After 46 years it is a still a vivid memory, lying on a cold table in a heartless room.  A room where my child died as well as my inner self.  My son Matthew was vacuumed from my womb and like a freshly cleaned carpet; the footsteps of my sin were erased.     
And for the outer Carol, the one that some came to know, the path that led me to murder my own child became a memory that only I shared, only I felt and only I hated.   In my loneliness, in my forsaken world, I could only screech making alien noises like the born alive baby Kermit Gosnell murdered. Those who knew me at the time of my abortion forsook me – leaving me in an empty dorm room to cry for my child.  The father of the baby paid his dues – taking me to dinner and acting like nothing had just transpired – that our child had become dust and mud in a vacuum bag to be discarded with the rest of today’s trash.  After dinner, he brought me back to my dorm room and again I was forsaken, left alone with my misery.   I never saw him again.  

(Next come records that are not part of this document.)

This is an optimization exercise on Yosys and OpenROAD, whose aim is small area, a short achievable clock period and few clock cycles, not a production implementation. Where RTL was checked, it was by simulation tests only, not by an equivalence proof against the original. Power figures rest on the tool's default switching activity, not on a simulated workload.

Design CPU, start of the top module:
module CPU (input clk, rst,
            input ld_we, input [4:0] ld_addr, input [7:0] ld_data,
            output st_valid, output [4:0] st_addr, output [7:0] st_data);
Size: roughly 2600 cells after synthesis, about 30 I/O pins, ~29000 um2 of cells after synthesis.
clock: 10.0 ns
lec_check: 0
abc_clock_period_in_ps: 2800
cap_margin: 20
core_margin: 2
core_utilization: 70
cts_buf_list: sky130_fd_sc_hd__clkbuf_8 sky130_fd_sc_hd__clkbuf_16
cts_cluster_diameter: 60
cts_cluster_size: 30
place_density: 0.8
slew_margin: 20
setup_slack_margin: 7.2
tns_end_percent: 20
buffer_ports_args: -buffer_cell sky130_fd_sc_hd__buf_4
standard.sh (not shown) runs the stock make flow with config.mk's settings and CLKGATE_MAP_FILE= SYNTH_SCRIPT=/design/flow/synth_recipe.tcl, a recipe that flattens the netlist after the stock synthesis.
==> flow/flow/run.sh <==
#!/bin/bash
# Standard ORFS layout (the standard.sh, unchanged synthesis), with extra
# settings appended to config.mk: repair_timing aims for a tighter setup slack,
# and the port buffers are plain buffers.
set -e
cat flow/extra.mk >> config.mk
bash standard.sh > standard.log 2>&1
==> flow/flow/extra.mk <==
export SETUP_SLACK_MARGIN = 7.2
export TNS_END_PERCENT = 20
export BUFFER_PORTS_ARGS = -buffer_cell sky130_fd_sc_hd__buf_4
The baseline produced a layout that fails on capacitance limit, slew limit.
==> next run, changes <==
- CORE_UTILIZATION: 70 -> 60
- PLACE_DENSITY: 0.8 -> 0.7
Effect: The new run produced a clean layout. Critical path depth shrinks by 2. Total power went down by 5.4%. Sequential cell count does not change. Die area is higher by 16%. Sequential power barely changes. Cell count went up by 1.5%. Routed wire length is lower by 12%. Global-route usage fell by 7.1 points.
No run of this note included a check of the RTL's function; only the layout flow was run.

---

Another version of the RTL of CPU (not shown whole).
Size: ~2,500 cells after synthesis, ~560 flip-flops, about 28,000 um2 of cells after synthesis.
Settings: LEC_CHECK=0, ABC_CLOCK_PERIOD_IN_PS=2800, CAP_MARGIN=20, CORE_MARGIN=2, CORE_UTILIZATION=60, CTS_BUF_LIST=sky130_fd_sc_hd__clkbuf_8 sky130_fd_sc_hd__clkbuf_16, CTS_CLUSTER_DIAMETER=60, CTS_CLUSTER_SIZE=30, PLACE_DENSITY=0.62, SLEW_MARGIN=20, SETUP_SLACK_MARGIN=6.8, TNS_END_PERCENT=5, BUFFER_PORTS_ARGS=-buffer_cell sky130_fd_sc_hd__buf_4; clock period 10.0 ns.
==> flow/flow/extra.mk <==
export SETUP_SLACK_MARGIN = 6.8
export TNS_END_PERCENT = 5
export BUFFER_PORTS_ARGS = -buffer_cell sky130_fd_sc_hd__buf_4
Scripts as last shown in full above: flow/flow/run.sh
Testbench counts at the start, summed over its fixed seeds: cycles 14,781.
Next try:
--- a/flow/config.mk
+++ b/flow/config.mk
@@ -14,3 +14,3 @@
 export CTS_CLUSTER_SIZE = 30
-export PLACE_DENSITY = 0.62
+export PLACE_DENSITY = 0.8
 export SLEW_MARGIN = 20
Result: The changed run went through all stages and came out clean; total power came out higher by 1.9%; combinational power rises by 5.8%; global-route usage grows by 2.0 points; design area barely changes; utilization stays flat; die area does not change; routed wire length climbs by 6.1%; worst setup slack is worse by 0.15 ns; via count grows by 4.4%; sequential share of layout area increases by 0.11 points; count of clock-buffer cells in the layout falls by 7.

---

CPU again, from the RTL that the note above started with.
export LEC_CHECK = 0
export ABC_CLOCK_PERIOD_IN_PS = 2800
export CAP_MARGIN = 20
export CORE_MARGIN = 2
export CORE_UTILIZATION = 60
export CTS_BUF_LIST = sky130_fd_sc_hd__clkbuf_8 sky130_fd_sc_hd__clkbuf_16
export CTS_CLUSTER_DIAMETER = 60
export CTS_CLUSTER_SIZE = 30
export PLACE_DENSITY = 0.7
export SLEW_MARGIN = 20
export SETUP_SLACK_MARGIN = 7.2
export TNS_END_PERCENT = 5
export BUFFER_PORTS_ARGS = -buffer_cell sky130_fd_sc_hd__buf_4
create_clock -name core_clock -period 10.0 [get_ports {clk}]
==> flow/flow/extra.mk <==
export SETUP_SLACK_MARGIN = 7.2
export TNS_END_PERCENT = 5
export BUFFER_PORTS_ARGS = -buffer_cell sky130_fd_sc_hd__buf_4
Scripts as last shown in full above: flow/flow/run.sh
The starting point finished with timing, DRC and antenna clean.
Testbench counts at the start, summed over its fixed seeds: cycles 14,781.
Source: an optimization exercise on an open RTL-to-GDS flow (aim: small area). Production flows keep margins and buffers that such runs may drop. In this exercise RTL edits were held to simulation tests only and were not proved equivalent to the original.

// MatchingGame
module MatchingGame(
    input clk,
    input rst,
    input btnU,
    input btnD,
    input btnL,
    input btnR,
    input btnS,
	output [7:0] rgb,
	output hsync,
	output vsync,
	output [7:0] C,   
    output [3:0] AN   
    );
reg [1:0] arst_ff;
wire reset = arst_ff[0];
always @ (posedge clk)
	if (rst)
		arst_ff <= 2'b11;
	else
		arst_ff <= {1'b0, arst_ff[1]};
wire mapReset;
wire resetSum = mapReset | rst;
wire [31:0] seed;
wire [2:0] color;
wire randSig;
wire finishedGen;
wire [47:0] map;
wire [15:0] clr;
wire [2:0] state;
wire [3:0] cursor, sel0, sel1;
wire s1;
wire [3:0] pairs;
wire [3:0] vgaIdx;
reg [3:0] idx;
always @ (*)
	case (seed[1:0])
		2'd0: idx = sel0;
		2'd1: idx = sel1;
		2'd2: idx = cursor;
		default: idx = vgaIdx;
	endcase
wire [15:0] dec = 16'd1 << idx;
wire clrEn;
assign clr = clrEn ? dec : 16'd0;
reg [2:0] rd;
integer k;
always @ (*) begin
	rd = 3'd0;
	for (k = 0; k < 16; k = k + 1)
		rd = rd | ({3{dec[k]}} & map[3*k +: 3]);
end
reg gate_d;
always @ (posedge clk)
	gate_d <= (state == 3'd0);
wire tmode;
wire [18:0] timer, timerNext;
RNG rng(.clk(clk), .seedReset(rst), .reset(resetSum), .randSig(randSig), .tmode(tmode), .timerNext(timerNext),
	.seed(seed), .timer(timer), .color(color));
MapGen mapgen(.clk(clk), .reset(resetSum), .color(color), .clr(clr), .randSig(randSig),
	.finishedGen(finishedGen), .logicMap(map));
FSM fsm(.clk(clk), .reset(reset), .tick(seed[7:0]), .btnU(btnU), .btnD(btnD), .btnL(btnL), .btnR(btnR), .btnS(btnS),
	.finishedGen(finishedGen), .rd(rd), .timer(timer), .tmode(tmode), .timerNext(timerNext), .mapReset(mapReset), .clrEn(clrEn), .state(state), .cursor(cursor),
	.sel0(sel0), .sel1(sel1), .s1(s1), .pairs(pairs));
vga VGA(.clk(clk), .reset(reset), .phase(seed[1:0]), .cursor(cursor), .sel0(sel0), .sel1(sel1),
	.cnt1(s1), .cnt2(state == 3'd3 || state == 3'd4), .gate(gate_d), .rd(rd), .idx(vgaIdx),
	.rgb(rgb), .hsync(hsync), .vsync(vsync));
  ...
==> flow/config.mk <==
export PLATFORM = sky130hd
export DESIGN_NAME = MatchingGame
export DESIGN_NICKNAME = MatchingGame
export VERILOG_FILES = /design/flow/design.v
export SDC_FILE = /design/flow/constraint.sdc
export NUM_CORES = 4
export LEC_CHECK = 0
export CAP_MARGIN = 20
export CORE_MARGIN = 2
export CORE_UTILIZATION = 70
export CTS_BUF_LIST = sky130_fd_sc_hd__clkbuf_8
export CTS_CLUSTER_DIAMETER = 110
export CTS_CLUSTER_SIZE = 14
export SLEW_MARGIN = 20
==> flow/constraint.sdc <==
create_clock -name core_clock -period 50.0 [get_ports {clk}]
set_input_delay 10.0000 -clock core_clock [delete_from_list [all_inputs] [get_ports {clk}]]
set_output_delay 10.0000 -clock core_clock [all_outputs]
set_load 0.01 [all_outputs]
standard.sh (not shown) runs the stock make flow with config.mk's settings and CLKGATE_MAP_FILE= SYNTH_SCRIPT=/design/flow/synth_recipe.tcl, a recipe that flattens the netlist after the stock synthesis.
==> flow/flow/run.sh <==
#!/bin/bash
# The standard layout, with two changes to how it is made:
#  - the port buffers are the smallest buffer cell;
#  - after floorplanning, every logic cell that synthesis gave a stronger drive
#    than it needs is put back to the smallest cell of its kind (the design has
#    lots of slack); placement's own repair then resizes whatever still needs it.
set -euo pipefail
export BUFFER_PORTS_ARGS="-buffer_cell sky130_fd_sc_hd__buf_1"
bash standard.sh floorplan > standard_floorplan.log 2>&1
openroad -no_init -exit flow/downsize.tcl > downsize.log 2>&1
bash standard.sh > standard.log 2>&1
==> flow/flow/downsize.tcl <==
# Swap each logic cell for the smallest cell of the same kind (same function and
# pins, drive strength _0/_1/_2), in the floorplan database, before placement.
set odb_file orfs/results/sky130hd/MatchingGame/base/2_floorplan.odb
read_db $odb_file
set db [ord::get_db]
set block [ord::get_db_block]
set n 0
set saved 0
foreach inst [$block getInsts] {
  set m [$inst getMaster]
  set name [$m getName]
  if {![regexp {^(sky130_fd_sc_hd__[a-z0-9]+)_([0-9]+)$} $name -> base drive]} { continue }
  if {[regexp {clk|dly|tap|fill|decap|conb|df|dl|sdf|probe|lpflow|diode} $base]} { continue }
  set bestM $m
  set bestA [expr {[$m getWidth] * [$m getHeight]}]
  set a0 $bestA
  foreach d {0 1 2} {
    set c [$db findMaster ${base}_$d]
    if {$c eq "NULL" || $c eq ""} { continue }
    set a [expr {[$c getWidth] * [$c getHeight]}]
    if {$a < $bestA} {
      set bestM $c
      set bestA $a
    }
  }
  if {$bestM ne $m} {
    $inst swapMaster $bestM
    incr n
    set saved [expr {$saved + $a0 - $bestA}]
  }
}
puts "downsized $n instances, [expr {$saved / 1e6}] um2"
write_db $odb_file
The baseline produced a clean layout.
Then changed:
Settings changed: GPL_TIMING_DRIVEN from default to 0.
Maximum frequency goes down slightly; cell count climbs by a few percent; final area grows slightly; die area does not change; sequential share of layout area went down by 0.47 points; worst setup slack is worse by 94 ps.
Then changed:
Settings changed: CTS_BUF_LIST sky130_fd_sc_hd__clkbuf_8 to sky130_fd_sc_hd__clkbuf_16, CTS_CLUSTER_DIAMETER 110 to 130, CTS_CLUSTER_SIZE 14 to 28, GPL_TIMING_DRIVEN 0 to default.
Result: Worst setup slack improves by 120 ps. Global-route usage drops by 1.3 points. Clock skew drops by 14 ps. Wire length drops by a few percent. Sequential cell count does not change. Die area is unchanged. Cell area drops slightly. Via count drops by a few percent. First-iteration DRC count drops by roughly a tenth.
Then changed:
Settings changed: CTS_BUF_LIST sky130_fd_sc_hd__clkbuf_16 to sky130_fd_sc_hd__clkbuf_8, CTS_CLUSTER_DIAMETER 130 to 100, CTS_CLUSTER_SIZE 28 to 12.
=>
- cell count rises by 0.91%
- design area grows by 0.42%
- setup slack degrades by 29 ps
- global-route usage barely changes
- die area stays the same

==> what the ideal ports hide <==
In the flow no input, the clock included, has a driving cell. The finished layouts below were timed again as built, in two steps.
Step 1, drivers: a clkbuf_16 drives clk and a buf_2 each remaining input, both assumed.
Step 2 moves the port delays by t, midway between the first and last clock arrival at a register: inputs arrive t later, outputs are due t later. That takes back most of the time a late clock gives input paths.
Three values: ideal, step 1, step 2; two values: the first two.
run	shift t [ns]	setup slack, ns	worst hold slack (ns)	worst register clock-pin slew, ns	pins driven straight from the clock port
the first run	0.567	30.350 / 30.350 / 30.350	0.415 / 0.415 / 0.415	0.10 / 0.10	1
the second run	0.575	30.256 / 30.256 / 30.256	0.417 / 0.417 / 0.417	0.10 / 0.10	1
the third run	0.516	30.376 / 30.376 / 30.376	0.418 / 0.418 / 0.418	0.11 / 0.11	1
the fourth run	0.585	30.348 / 30.348 / 30.348	0.413 / 0.413 / 0.413	0.10 / 0.10	1
After both steps every run listed still meets setup and hold.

Night after night I saw the face of the nurse at Planned Parenthood who laughed at me when I started to sob upon being awakened after the abortion.  She was laughing as I screamed “I want my baby back and to put it back inside me.”  She even called another woman over to share in her cruel laughter.  After days of crying, I decided to put this behind me and pretend like it never happened.  But I secretly obsessed thinking about what this child would have been like – his personality, his looks.  I wondered what, if allowed to breathe, my child would have become.   

I realized I had done something awful – after that I could do nothing right.  I partied hard to forget, was promiscuous, used drugs and alcohol.  I felt that those I loved had forsaken me in my time of need, that the world was forsaking me and that I could no longer do anything right. The self-loathing brought me to a world of darkness. A world where love was an obsolete word and hate was the name of the game.    I deserved punishment and found someone to help me in this goal.  My self worth had deteriorated.  I gained weight, stopped wearing make-up and did not care what I wore.  My husband abused me and I deserved his abuse. 

Thirty years later, in church, I begged forgiveness for my sin – but did not feel forgiven.  The priest I spoke to told me to ask forgiveness of my child.  Over and over, I asked my child to forgive me.  In a vision, I saw 3 babies playing in the clouds.  One turned to me and said “Hi, Mommy.”  It was at this moment I knew I had been forgiven.  But still I kept my dark secret telling only my children and asking them to tell no one.  

At a 40 Days for Life Vigil, I saw a woman carrying a sign that said “I regret my abortion.”   I regretted my abortion and wanted to carry that sign.  I was convicted. On the sidewalk, I knew I had a message.  I had learned the healing power of forgiveness.  I am Silent No More.